_Records shown_
### src/rtl/rvh_l1d_refill_victim_ctrl.sv
// L1D refill victim selector: chooses a victim way per miss (invalid way first, else PLRU),
// issues a dirty writeback when needed and owns the per-set valid/dirty arrays.
module rvh_l1d_refill_victim_ctrl #(
  parameter int entry_num   = 32,
  parameter int entry_idx   = $clog2(entry_num),
  parameter int way_num     = 4,
  parameter int way_num_idx = $clog2(way_num)
) (
  input  logic                   clk,
  input  logic                   rstn,
  input  logic                   req_vld_i,
  output logic                   req_rdy_o,
  input  logic [entry_idx-1:0]   req_set_idx_i,
  output logic                   plru_rd_en_o,
  output logic [entry_idx-1:0]   plru_rd_idx_o,
  input  logic [way_num_idx-1:0] plru_rd_way_i,
  input  logic                   st_hit_vld_i,
  input  logic [entry_idx-1:0]   st_hit_set_i,
  input  logic [way_num_idx-1:0] st_hit_way_i,
  input  logic                   inv_vld_i,
  input  logic [entry_idx-1:0]   inv_set_i,
  input  logic [way_num_idx-1:0] inv_way_i,
  output logic                   evict_vld_o,
  input  logic                   evict_rdy_i,
  output logic [entry_idx-1:0]   evict_set_o,
  output logic [way_num_idx-1:0] evict_way_o,
  output logic                   resp_vld_o,
  input  logic                   resp_rdy_i,
  output logic [entry_idx-1:0]   resp_set_o,
  output logic [way_num_idx-1:0] resp_way_o,
  output logic                   lock_vld_o,
  output logic [entry_idx-1:0]   lock_set_o,
  output logic [way_num_idx-1:0] lock_way_o
);

  typedef enum logic [1:0] {
    ST_IDLE   = 2'd0,
    ST_LOOKUP = 2'd1,
    ST_EVICT  = 2'd2,
    ST_RESP   = 2'd3
  } state_e;

  state_e                               r_state;
  state_e                               w_state_nxt;
  logic [entry_idx-1:0]                 r_set;
  logic [way_num_idx-1:0]               r_way;
  logic [entry_num-1:0][way_num-1:0]    r_valid;
  logic [entry_num-1:0][way_num-1:0]    r_dirty;
  logic [entry_num-1:0][way_num-1:0]    w_valid_nxt;
  logic [entry_num-1:0][way_num-1:0]    w_dirty_nxt;
  logic [way_num-1:0]                   w_lookup_valid;
  logic [way_num-1:0]                   w_lookup_dirty;
  logic                                 w_has_inv;
  logic [way_num_idx-1:0]               w_inv_way;
  logic [way_num_idx-1:0]               w_victim;
  logic                                 w_vdirty;
  logic                                 w_accept;
  logic                                 w_refill_done;

  assign w_accept      = (r_state == ST_IDLE) && req_vld_i;
  assign w_refill_done = (r_state == ST_RESP) && resp_rdy_i;

  // Victim choice on the captured set, using the arrays as they stand at the start of the cycle
  always_comb begin
    w_lookup_valid = r_valid[r_set];
    w_lookup_dirty = r_dirty[r_set];
    w_has_inv      = ~(&w_lookup_valid);
    w_inv_way      = '0;
    for (int i = way_num - 1; i >= 0; i--) begin
      w_inv_way = (!w_lookup_valid[i]) ? way_num_idx'(i) : w_inv_way;
    end
    if (w_has_inv) begin
      w_victim = w_inv_way;
    end else begin
      w_victim = plru_rd_way_i;
    end
    w_vdirty = w_lookup_valid[w_victim] & w_lookup_dirty[w_victim];
  end

  // State register
  always_ff @(posedge clk or negedge rstn) begin
    if (!rstn) begin
      r_state <= ST_IDLE;
    end else begin
      r_state <= w_state_nxt;
    end
  end

  // Next-state logic
  always_comb begin
    w_state_nxt = r_state;
    case (r_state)
      ST_IDLE:   w_state_nxt = req_vld_i ? ST_LOOKUP : ST_IDLE;
      ST_LOOKUP: w_state_nxt = w_vdirty ? ST_EVICT : ST_RESP;
      ST_EVICT:  w_state_nxt = evict_rdy_i ? ST_RESP : ST_EVICT;
      ST_RESP:   w_state_nxt = resp_rdy_i ? ST_IDLE : ST_RESP;
      default:   w_state_nxt = ST_IDLE;
    endcase
  end

  // Captured set on accept and victim way at the end of lookup
  always_ff @(posedge clk or negedge rstn) begin
    if (!rstn) begin
      r_set <= '0;
      r_way <= '0;
    end else begin
      if (w_accept) begin
        r_set <= req_set_idx_i;
      end else begin
        r_set <= r_set;
      end
      if (r_state == ST_LOOKUP) begin
        r_way <= w_victim;
      end else begin
        r_way <= r_way;
      end
    end
  end

  // Array updates: refill completion, then store hit, then invalidate (later step wins)
  always_comb begin
    w_valid_nxt = r_valid;
    w_dirty_nxt = r_dirty;
    if (w_refill_done) begin
      w_valid_nxt[r_set][r_way] = 1'b1;
      w_dirty_nxt[r_set][r_way] = 1'b0;
    end else begin
      w_valid_nxt = w_valid_nxt;
    end
    if (st_hit_vld_i && w_valid_nxt[st_hit_set_i][st_hit_way_i]) begin
      w_dirty_nxt[st_hit_set_i][st_hit_way_i] = 1'b1;
    end else begin
      w_dirty_nxt = w_dirty_nxt;
    end
    if (inv_vld_i) begin
      w_valid_nxt[inv_set_i][inv_way_i] = 1'b0;
      w_dirty_nxt[inv_set_i][inv_way_i] = 1'b0;
    end else begin
      w_valid_nxt = w_valid_nxt;
    end
  end

  // Valid and dirty arrays
  always_ff @(posedge clk or negedge rstn) begin
    if (!rstn) begin
      r_valid <= '0;
      r_dirty <= '0;
    end else begin
      r_valid <= w_valid_nxt;
      r_dirty <= w_dirty_nxt;
    end
  end

  assign req_rdy_o     = (r_state == ST_IDLE);
  assign plru_rd_en_o  = (r_state == ST_LOOKUP) && !w_has_inv;
  assign plru_rd_idx_o = r_set;
  assign evict_vld_o   = (r_state == ST_EVICT);
  assign evict_set_o   = r_set;
  assign evict_way_o   = r_way;
  assign resp_vld_o    = (r_state == ST_RESP);
  assign resp_set_o    = r_set;
  assign resp_way_o    = r_way;
  // The line stays locked from the eviction until the refill completes
  assign lock_vld_o    = (r_state == ST_EVICT) || (r_state == ST_RESP);
  assign lock_set_o    = r_set;
  assign lock_way_o    = r_way;

endmodule

### config.mk
export PLATFORM = sky130hd
export DESIGN_NAME = rvh_l1d_refill_victim_ctrl
export DESIGN_NICKNAME = d
export VERILOG_FILES = /design/src/rtl/rvh_l1d_refill_victim_ctrl.sv
export SDC_FILE = /design/constraint.sdc
export NUM_CORES = 1
export LEC_CHECK = 0
export ABC_AREA = 1
export CAP_MARGIN = 20
export CELL_PAD_IN_SITES_DETAIL_PLACEMENT = 2
export CELL_PAD_IN_SITES_GLOBAL_PLACEMENT = 2
export CORE_MARGIN = 5
export CORE_UTILIZATION = 36
export DETAILED_ROUTE_END_ITERATION = 8
export GPL_ROUTABILITY_DRIVEN = 0
export HOLD_SLACK_MARGIN = 0.1
export PLACE_DENSITY = 0.81
export SLEW_MARGIN = 20
export SYNTH_ARGS = -nofsm -noshare
export SYNTH_HDL_FRONTEND = slang
export SYNTH_SLANG_ARGS = --single-unit
export TNS_END_PERCENT = 1
### constraint.sdc
create_clock -name clk -period 2.9 [get_ports clk]
set_input_delay 0.58 -clock clk [delete_from_list [all_inputs] [get_ports clk]]
set_output_delay 0.58 -clock clk [all_outputs]
set_load 0.01 [all_outputs]
==> results of run 1 <==
[per-stage QoR]
step	utilization, %	hold slack [ps]	cells	TNS (ps)
after floorplan	-	284	2162	0
after global placement	46.0	500	3089	-77380
after detailed placement	46.0	506	3089	-106040
[logic make-up after synthesis]
logic type | share of synthesized area [%]
AND/OR/NAND/NOR | 30.1
AO/OA/AOI/OAI | 18.8
buffers and inverters | 8.98
flip-flops | 42.1
[synthesized netlist by cell type, drive strengths merged, types with 2 or more instances]
cell    instances  area (um^2)
nand3         124          633
nor3           14         81.3
buf            64          543
clkbuf         50          188
nand4          13         81.3
a22o            6         52.6
nand2         585         2470
nor2          383         1460
inv           181          679
o22ai         114          713
dfrtp         265         6630
o21ai          87          435
o31ai           2         15.0
a22oi           6         45.0
a21oi         263         1690
==> summary.txt, run 1 <==
Clock network
  – Post-cts gate resize count: 296
  – Root cell of the clock tree: sky130_fd_sc_hd__clkbuf_16
  – Buffer levels on the longest clock path: 3
  – Number of clock buffers inserted by TritonCTS: 36
  – Deepest level of the CTS H-tree: 2
  – Number of buffers inserted by post-CTS setup repair: 69
  – CTS hold repair buffers: 1
  – Clock tree sinks: 265

Placement
  – Cell area after placement: 19800 um^2
  – Port buffer count: 58
  – Hpwl dp: 68.0 mm
  – Place WS: -939 ps

Floorplan
  – Std-Cell Rows: 76
  – Starting density of the core: 36.5%
  – Top-level port count: 59
  – Height of the die: 219 um
  – Die extent in x: 219 um

Run status
  – Status: did not finish
  – First Err: [ERROR DPL-0033] detailed placement checks failed during check placement.
  – Last step reached: clock tree synthesis (4_1_cts)

Logic synthesis
  – Proportion of register bits with asynchronous set or reset after synthesis: 100%
  – Average footprint of a synthesized cell: 7.29 um^2
  – Count of flip-flops with a built-in enable after synthesis: 0
  – Portion of the post-synthesis area used by sequential elements: 42.1%
  – Distinct cells, synth: 31
  – Number of synthesis warnings: 0
  – Netlist Area Pre-Place: 15800 um^2
  – Post-synthesis cell count: 2162
  – Synth Flop Type: sky130_fd_sc_hd__dfrtp_1
  – Seq cells post-synth: 265
  – Synth Net Count: 2190
==> inputs of run 2 (changes only) <==
--- a/config.mk
+++ b/config.mk
@@ -7,14 +7,11 @@
 export LEC_CHECK = 0
 export ABC_AREA = 1
 export CAP_MARGIN = 20
-export CELL_PAD_IN_SITES_DETAIL_PLACEMENT = 2
-export CELL_PAD_IN_SITES_GLOBAL_PLACEMENT = 2
 export CORE_MARGIN = 5
-export CORE_UTILIZATION = 36
+export CORE_UTILIZATION = 40
 export DETAILED_ROUTE_END_ITERATION = 8
 export GPL_ROUTABILITY_DRIVEN = 0
-export HOLD_SLACK_MARGIN = 0.1
-export PLACE_DENSITY = 0.81
+export PLACE_DENSITY_LB_ADDON = 0.15
 export SLEW_MARGIN = 20
 export SYNTH_ARGS = -nofsm -noshare
 export SYNTH_HDL_FRONTEND = slang
==> summary.txt, run 2 <==
Placement
  – Number of cells in the design after placement: 3035
  – Cell area after placement: 19800 um^2
  – Port buffer count: 58
  – Place WS: -1110 ps
  – Hpwl dp: 46.3 mm

Power and ir drop
  – Cell Pwr Density: 801 nW/um^2
  – Leakage power of the design: 10.2 nW
  – Peak VDD IR: 368 uV

Route
  – Total Routed Length: 67.1 mm
  – Via Count: 17.5k
  – Detailed-router iteration count before antenna repair: 9
  – Remaining DRCs: 0
  – Routed via count divided by cell count: 5.57
  – Average wire per standard cell: 21.4 um
  – Number of routed nets with antenna violations: 0
  – First-iteration detailed-routing DRC count: 2037

GRT
  – Pin count of the biggest net entering global routing: 80
  – Number of antenna violations at the first check in global routing: 0
  – Overflow left after global routing: 0
  – Global-route wire length before repair: 99.0 mm
  – Vias in the first global route: 17.1k
  – Total global routing track utilization: 29.1%

Critical path
  – Maximum fanout along the worst path: 8
  – Arr. time, crit path: 3760 ps
  – Startpoint types: flop
  – WS Path Type: reg2reg
  – Sort of element at the end of the critical path: flop
  – Required time at the worst-slack endpoint: 3350 ps

Logic synthesis
  – Share of Yosys cell area claimed by the top area cell type: 42.1%
  – Most common library cells after synthesis: sky130_fd_sc_hd__nand2_1 (475), sky130_fd_sc_hd__nor2_1 (379), sky130_fd_sc_hd__dfrtp_1 (265)
  – Count of flip-flops with a built-in enable after synthesis: 0
  – Largest area contributor in the synthesized netlist: sky130_fd_sc_hd__dfrtp_1
  – Number of synthesis warnings: 0
  – Synth Flop Type: sky130_fd_sc_hd__dfrtp_1
  – Proportion of register bits with asynchronous set or reset after synthesis: 100%
  – Distinct cells, synth: 31
  – Average footprint of a synthesized cell: 7.29 um^2
  – Most area-consuming cells after synthesis: sky130_fd_sc_hd__dfrtp_1 (42%), sky130_fd_sc_hd__nand2_1 (11%), sky130_fd_sc_hd__nor2_1 (9.0%)
  – Netlist Area Pre-Place: 15800 um^2
  – Seq cells post-synth: 265
  – Most numerous cell in the Yosys netlist: sky130_fd_sc_hd__nand2_1
  – Portion of the post-synthesis area used by sequential elements: 42.1%
  – Post-synthesis cell count: 2162
  – Synth Net Count: 2190

Layout
  – Syn-to-layout area delta: 41.4%
  – Post-layout instance count excluding filler cells: 3140
  – Final Instance Area: 22300 um^2
  – Number of nets at the end of the flow: 2630
  – Most common cell after layout, fill and taps aside: sky130_fd_sc_hd__nand2_1
  – Antenna diode instance count: 0
  – Commonest cells after routing, fill and taps aside: sky130_fd_sc_hd__nand2_1 (454), sky130_fd_sc_hd__buf_4 (380), sky130_fd_sc_hd__nor2_1 (355), sky130_fd_sc_hd__dfrtp_1 (264), sky130_fd_sc_hd__inv_1 (174)
  – Ratio of cells with drive above 1 in the final layout: 32.1%

Floorplan
  – Std-Cell Rows: 72
  – Area of the die: 43400 um^2
  – Placeable core region: 38800 um^2
  – Height of the die: 208 um
  – Die extent in x: 208 um
  – Top-level port count: 59
  – Starting density of the core: 40.6%

Clock network
  – Buffer levels on the longest clock path: 3
  – Clock tree sinks: 265
  – Clock tree from TritonCTS: yes
  – Worst-skew pair later-pin latency: 550 ps
  – CTS hold repair buffers: 0
  – Number of clock buffers inserted by TritonCTS: 34
  – Deepest level of the CTS H-tree: 2
  – Root cell of the clock tree: sky130_fd_sc_hd__clkbuf_16
  – Clock-pin slew on the worst setup and hold paths: 60 ps

Timing
  – Max-slew headroom: 52.4%
  – RSZ-0062 raised after global routing: yes
  – Post-route minimum period: 3310 ps
  – Final setup vio count: 130
  – Final Max Slew Viols: 0
  – Final worst-path setup slack: -411 ps
  – Transition time at the pin with the least slew margin: 713 ps
  – Final period util: 114%
  – Peak clock frequency supported by timing: 302 MHz
  – Setup clock skew after layout: 13.5 ps
  – Final-report hold violation count: 0

Run
  – Number of max-capacitance violations reported: 0

Run status
  – Status: complete, but fails checks
  – Violated checks: negative setup slack

Hold path
  – Hold Path Class: in2async
## run 2: routing by layer
layer,GRT usage (%),share of wire (%)
met1,40.3,42
met3,6.30,9.8
met2,44.8,44
met4,11.5,4.5
met5,0,0
## run 2: timing repair
action / CTS / global route
gates cloned: 5 / 9
endpoints found under the setup margin: 129 / 130
pin swaps: 29 / 34
gates resized for setup: 114 / 99
setup buffers: 22 / 17
## run 2: cell type report
type	instances	area (um^2)
inverters	182	696
clock buffers	50	1040
multi-input cells	1601	8240
flip-flops and latches	265	6630
clock inverters	6	55.1
well taps	518	648
fillers	3543	16600
repair buffers	518	4960
## run 2: critical path, stage by stage (launching register included)
cell	delay (ps)
sky130_fd_sc_hd__dfrtp_2	440
sky130_fd_sc_hd__buf_6	140
sky130_fd_sc_hd__inv_6	80
sky130_fd_sc_hd__nand2_8	90
sky130_fd_sc_hd__buf_12	170
sky130_fd_sc_hd__bufbuf_16	270
sky130_fd_sc_hd__buf_4	140
sky130_fd_sc_hd__nor2_4	90
sky130_fd_sc_hd__buf_6	120
sky130_fd_sc_hd__nand2_2	60
sky130_fd_sc_hd__nand3_2	70
sky130_fd_sc_hd__nand4_1	90
sky130_fd_sc_hd__nand2_1	60
sky130_fd_sc_hd__nand2_1	60
sky130_fd_sc_hd__nor2_2	180
sky130_fd_sc_hd__nand2_1	100
sky130_fd_sc_hd__nand2_1	110
sky130_fd_sc_hd__nand3_2	90
sky130_fd_sc_hd__nor2_4	220
sky130_fd_sc_hd__buf_12	210
sky130_fd_sc_hd__buf_12	150
sky130_fd_sc_hd__nand2_1	60
sky130_fd_sc_hd__a21oi_1	190
## run 2: final timing paths
| path | start | end | slack (ps) | depth (start not counted) |
|---|---|---|---|---|
| min in group clk | resp_rdy_i | r_state[0] | 480 | 4 |
| min | rstn | r_dirty[16] | 10 | 1 |
| max reg2reg | evict_set_o[0] | r_dirty[108] | -410 | 22 |
| max in group asynchronous | rstn | r_valid[106] | 2030 | 2 |
| max | evict_set_o[0] | r_dirty[108] | -410 | 22 |
| min reg2reg | r_valid[109] | r_valid[109] | 520 | 2 |
## run 2: metrics by stage
stage                     power (mW)  setup TNS (ps)  hold WS [ps]  util (%)
final                           17.8          -37720          14.7      57.4
after global routing            18.5          -49500          68.3      57.4
after CTS                       17.0          -24930          43.4      55.5
after detailed placement        11.5         -136170           507      51.1
after global placement          11.5         -138170           506      51.1
after floorplan                 8.04               0           284         -
## run 2: cells by family after synthesis
logic type	after synthesis	share of synthesized area, %
AND/OR/NAND/NOR	1121	30.1
AO/OA/AOI/OAI	480	18.8
buffers and inverters	296	8.98
flip-flops	265	42.1
## run 2: where the power goes
part / internal [mW] / switching, mW
combinational: 4.10 / 4.72
clock: 2.57 / 1.71
sequential: 4.38 / 0.364
total: 11.0 / 6.79
Note: power is estimated with default switching activity, not from simulation.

_What is needed_
Every line holding the string "switching" should be copied here, so please find those lines in the data.

_Task solution_
part / internal [mW] / switching, mW
Note: power is estimated with default switching activity, not from simulation.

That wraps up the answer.